◆ Stored data entries:
+--

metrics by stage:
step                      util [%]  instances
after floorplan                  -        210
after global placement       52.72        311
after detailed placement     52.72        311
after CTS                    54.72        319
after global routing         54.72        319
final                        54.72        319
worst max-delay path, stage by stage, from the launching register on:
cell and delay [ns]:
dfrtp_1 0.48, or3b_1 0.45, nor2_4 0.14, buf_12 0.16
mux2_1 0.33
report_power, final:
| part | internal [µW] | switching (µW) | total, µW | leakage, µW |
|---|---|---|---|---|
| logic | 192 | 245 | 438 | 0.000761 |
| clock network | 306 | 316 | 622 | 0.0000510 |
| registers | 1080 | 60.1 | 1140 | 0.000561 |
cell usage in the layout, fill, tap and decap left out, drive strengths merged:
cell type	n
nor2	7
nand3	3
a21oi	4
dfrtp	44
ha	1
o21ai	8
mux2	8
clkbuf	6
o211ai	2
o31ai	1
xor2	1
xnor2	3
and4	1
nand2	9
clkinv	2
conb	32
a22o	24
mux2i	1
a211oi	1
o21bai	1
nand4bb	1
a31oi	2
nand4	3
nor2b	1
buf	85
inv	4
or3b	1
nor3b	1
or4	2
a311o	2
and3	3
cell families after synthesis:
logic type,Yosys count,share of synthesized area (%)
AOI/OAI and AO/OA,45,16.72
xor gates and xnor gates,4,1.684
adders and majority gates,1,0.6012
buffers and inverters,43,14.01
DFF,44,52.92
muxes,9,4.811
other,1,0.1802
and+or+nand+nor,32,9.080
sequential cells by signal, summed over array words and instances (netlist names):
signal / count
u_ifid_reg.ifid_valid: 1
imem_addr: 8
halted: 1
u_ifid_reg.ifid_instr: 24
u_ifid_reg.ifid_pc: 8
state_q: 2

+--

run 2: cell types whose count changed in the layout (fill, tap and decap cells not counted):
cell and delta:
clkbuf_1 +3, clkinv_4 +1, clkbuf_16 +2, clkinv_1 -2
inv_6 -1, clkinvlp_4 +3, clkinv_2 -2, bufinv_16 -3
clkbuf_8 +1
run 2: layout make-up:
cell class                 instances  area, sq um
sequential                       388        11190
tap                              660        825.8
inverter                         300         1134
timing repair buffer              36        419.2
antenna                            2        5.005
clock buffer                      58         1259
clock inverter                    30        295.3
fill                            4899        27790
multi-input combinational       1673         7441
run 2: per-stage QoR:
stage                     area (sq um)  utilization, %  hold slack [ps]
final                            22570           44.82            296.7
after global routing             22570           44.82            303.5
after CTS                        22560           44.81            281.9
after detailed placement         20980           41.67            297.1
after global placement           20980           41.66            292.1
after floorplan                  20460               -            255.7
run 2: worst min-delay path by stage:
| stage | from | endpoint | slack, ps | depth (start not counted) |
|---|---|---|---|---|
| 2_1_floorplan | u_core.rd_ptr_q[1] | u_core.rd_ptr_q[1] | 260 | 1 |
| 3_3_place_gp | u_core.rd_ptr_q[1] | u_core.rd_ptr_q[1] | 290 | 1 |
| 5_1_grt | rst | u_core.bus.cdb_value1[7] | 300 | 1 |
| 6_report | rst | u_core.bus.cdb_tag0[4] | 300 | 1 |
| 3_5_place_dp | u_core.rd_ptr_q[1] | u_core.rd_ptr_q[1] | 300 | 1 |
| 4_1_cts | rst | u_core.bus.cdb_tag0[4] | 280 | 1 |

+--

In the records above, find each line with the string "sequential" and list it.

◆ Task output:
sequential cells by signal, summed over array words and instances (netlist names):
sequential                       388        11190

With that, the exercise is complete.